In the past the NAPgA Rendezvous has done ok with its Auction Fundraiser in various iterations. Through the years there have been suggestions on how to best serve the needs & honor NAPgA's needs, donors and recipients...as well as maximize donations and fund raising. This year we hope to do even better in regards to funds raised by refining the process a bit. 

Obviously ALL funds are more important than ever before in regards to our land access issues and we want to try to maximize our need to raise funds for our cause...while we still can. This is definitely a great opportunity to support the biggest fund raiser for the NAPgA as well as get some cool items and pack gear for a great price. Please support it and can.

So that all said...it has been decided that this year will be a bit different, a bit of a hybrid to past years. The plan is to sell donated items via our Rendezvous' "Country Store" (mainly) throughout the Rendezvous with SET PRICES..._*NOT*_ via silent or sealed bid auction scenarios. 

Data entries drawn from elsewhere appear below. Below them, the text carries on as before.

--- src/hdl/hamming_sec_codec_top.sv ---
// ----------------------------------------------------------------------------
// Hamming SEC codec top level
// Encodes a row of data bytes into a single-error-correcting codeword, or
// checks and repairs a received codeword and extracts its data bytes.
// ----------------------------------------------------------------------------
// Pipeline: an accepted command passes one input register and then one
// result register before its result strobes on done.
// Throughput: one command per cycle; busy stays low, so start is never
// refused and results follow back to back.
// Reset: rst clears both pipeline valid flags and sets data_bytes to 4.
// ----------------------------------------------------------------------------
module hamming_sec_codec_top (
  input  logic                         clk,
  input  logic                         rst,
  // Command channel
  input  logic                         start,
  output logic                         busy,
  input  hsc_pkg::cmd_t                cmd,
  // Result channel
  output logic                         done,
  output hsc_pkg::res_t                res,
  // Configuration port
  input  logic                         psel,
  input  logic                         penable,
  input  logic                         pwrite,
  input  logic [hsc_pkg::ADDR_W-1:0]   paddr,
  input  logic [hsc_pkg::PDATA_W-1:0]  pwdata,
  output logic [hsc_pkg::PDATA_W-1:0]  prdata,
  output logic                         pready
);

  localparam int DW = hsc_pkg::DATA_W;
  localparam int CW = hsc_pkg::CODE_W;
  localparam int SW = hsc_pkg::SYN_W;

  // Configuration register and input stage.
  logic [hsc_pkg::CFG_W-1:0] data_bytes;
  logic                      in_valid;
  hsc_pkg::cmd_t             in_cmd;
  logic [SW-1:0]             in_len;
  logic [SW-1:0]             in_shift;

  // Combinational datapath.
  logic [DW-1:0] aligned_in;
  logic [CW-1:0] enc_data;
  logic [CW-1:0] len_mask;
  logic [CW-1:0] rx_code;
  logic [CW-1:0] syn_src;
  logic [SW-1:0] syn;
  logic          syn_nz;
  logic          syn_in_range;
  logic [CW-1:0] flip_vec;
  logic [CW-1:0] fixed_code;
  logic [DW-1:0] aligned_out;
  logic [CW-1:0] enc_code;
  hsc_pkg::res_t res_next;

  assign busy   = 1'b0;
  assign pready = 1'b1;

  // Register writes complete in the access phase.
  always_ff @(posedge clk) begin
    if (rst) begin
      data_bytes <= hsc_pkg::DATA_BYTES_RST;
    end else if (psel && penable && pwrite && (paddr[2] == hsc_pkg::REG_DATA_BYTES)) begin
      data_bytes <= pwdata[hsc_pkg::CFG_W-1:0];
    end
  end

  // Register read data.
  always_comb begin
    prdata = '0;
    if (paddr[2] == hsc_pkg::REG_DATA_BYTES) begin
      prdata[hsc_pkg::CFG_W-1:0] = data_bytes;
    end
  end

  // Input stage: capture the command with the row geometry it uses.
  always_ff @(posedge clk) begin
    if (rst) begin
      in_valid <= 1'b0;
    end else begin
      in_valid <= start && !busy;
    end
    if (start && !busy) begin
      in_cmd   <= cmd;
      in_len   <= hsc_pkg::code_len(data_bytes);
      in_shift <= hsc_pkg::align_shift(data_bytes);
    end
  end

  // Left-align the data so the first data bit sits at the top of the field.
  assign aligned_in = in_cmd.data_in << in_shift;

  // Place data bits, build the length mask, and gather data on decode.
  for (genvar p = 1; p <= CW; p++) begin : g_pos
    assign len_mask[p-1] = (SW'(p) <= in_len);
    if (hsc_pkg::is_pow2(p)) begin : g_check
      assign enc_data[p-1] = 1'b0;
    end else begin : g_data
      localparam int K = hsc_pkg::data_slot(p);
      assign enc_data[p-1]      = aligned_in[DW-1-K];
      assign aligned_out[DW-1-K] = fixed_code[p-1];
    end
  end

  assign rx_code = in_cmd.code_in & len_mask;

  // One syndrome network serves both directions: on encode the check
  // positions are still zero, so it yields the check bits themselves.
  assign syn_src = (in_cmd.kind == hsc_pkg::KIND_DECODE) ? rx_code : enc_data;

  always_comb begin
    syn = '0;
    for (int p = 1; p <= CW; p++) begin
      if (syn_src[p-1]) begin
        syn = syn ^ SW'(p);
      end
    end
  end

  assign syn_nz       = (syn != '0);
  assign syn_in_range = (syn <= in_len);

  // Single-bit repair at the position the syndrome names.
  always_comb begin
    for (int p = 1; p <= CW; p++) begin
      flip_vec[p-1] = syn_nz && syn_in_range && (syn == SW'(p));
    end
  end

  assign fixed_code = rx_code ^ flip_vec;

  // Insert the check bits into the encoded word.
  always_comb begin
    enc_code = enc_data;
    for (int j = 0; j < SW; j++) begin
      enc_code[(1 << j) - 1] = syn[j];
    end
  end

  // Result fields; the unused direction reads as zero.
  always_comb begin
    res_next = '0;
    if (in_cmd.kind == hsc_pkg::KIND_DECODE) begin
      res_next.data_out      = aligned_out >> in_shift;
      res_next.syndrome      = syn;
      res_next.corrected     = syn_nz && syn_in_range;
      res_next.uncorrectable = syn_nz && !syn_in_range;
    end else begin
      res_next.code_out = enc_code;
    end
  end

  // Result stage: each result is shown for one cycle.
  always_ff @(posedge clk) begin
    if (rst) begin
      done <= 1'b0;
    end else begin
      done <= in_valid;
    end
    if (in_valid) begin
      res <= res_next;
    end
  end

endmodule
==> src/bled_press.sv <==
module bled_press (
    input  logic                              aclk,
    input  logic                              aresetn,
    input  logic                              tick_en,
    input  logic                              pressed,
    input  logic [bled_pkg::PRESS_W-1:0]      short_ticks,
    input  logic [bled_pkg::PRESS_W-1:0]      long_ticks,
    output bled_pkg::press_evt_t              evt
);

    logic [bled_pkg::PRESS_W-1:0] len_reg;
    logic [bled_pkg::PRESS_W-1:0] len_next;
    logic                         below_limit;

    // The count saturates one above the long threshold, and never wraps.
    assign below_limit = ({1'b0, len_reg} < ({1'b0, long_ticks} + 13'd1))
                         && (len_reg != bled_pkg::PRESS_MAX);

    always_comb begin
        len_next        = len_reg;
        evt.short_press = 1'b0;
        evt.long_press  = 1'b0;
        if (pressed) begin
            if (below_limit) begin
                len_next = len_reg + 12'd1;
            end
        end else begin
            len_next        = '0;
            evt.short_press = (len_reg >= short_ticks) && (len_reg < long_ticks);
            evt.long_press  = (len_reg >= long_ticks);
        end
    end

    always_ff @(posedge aclk) begin
        if (!aresetn) begin
            len_reg <= '0;
        end else if (tick_en) begin
            len_reg <= len_next;
        end
    end

endmodule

It will then be followed by what we hope will be a traditionally fun, lively and SHORT live auction Saturday night for any residual unsold items. In this way, we hope to make much needed funds and honor our donors as well as recipients better than ever before. 

But...it only works if we ALL support it by participating as both generous donors as well as generous and committed purchasers!!!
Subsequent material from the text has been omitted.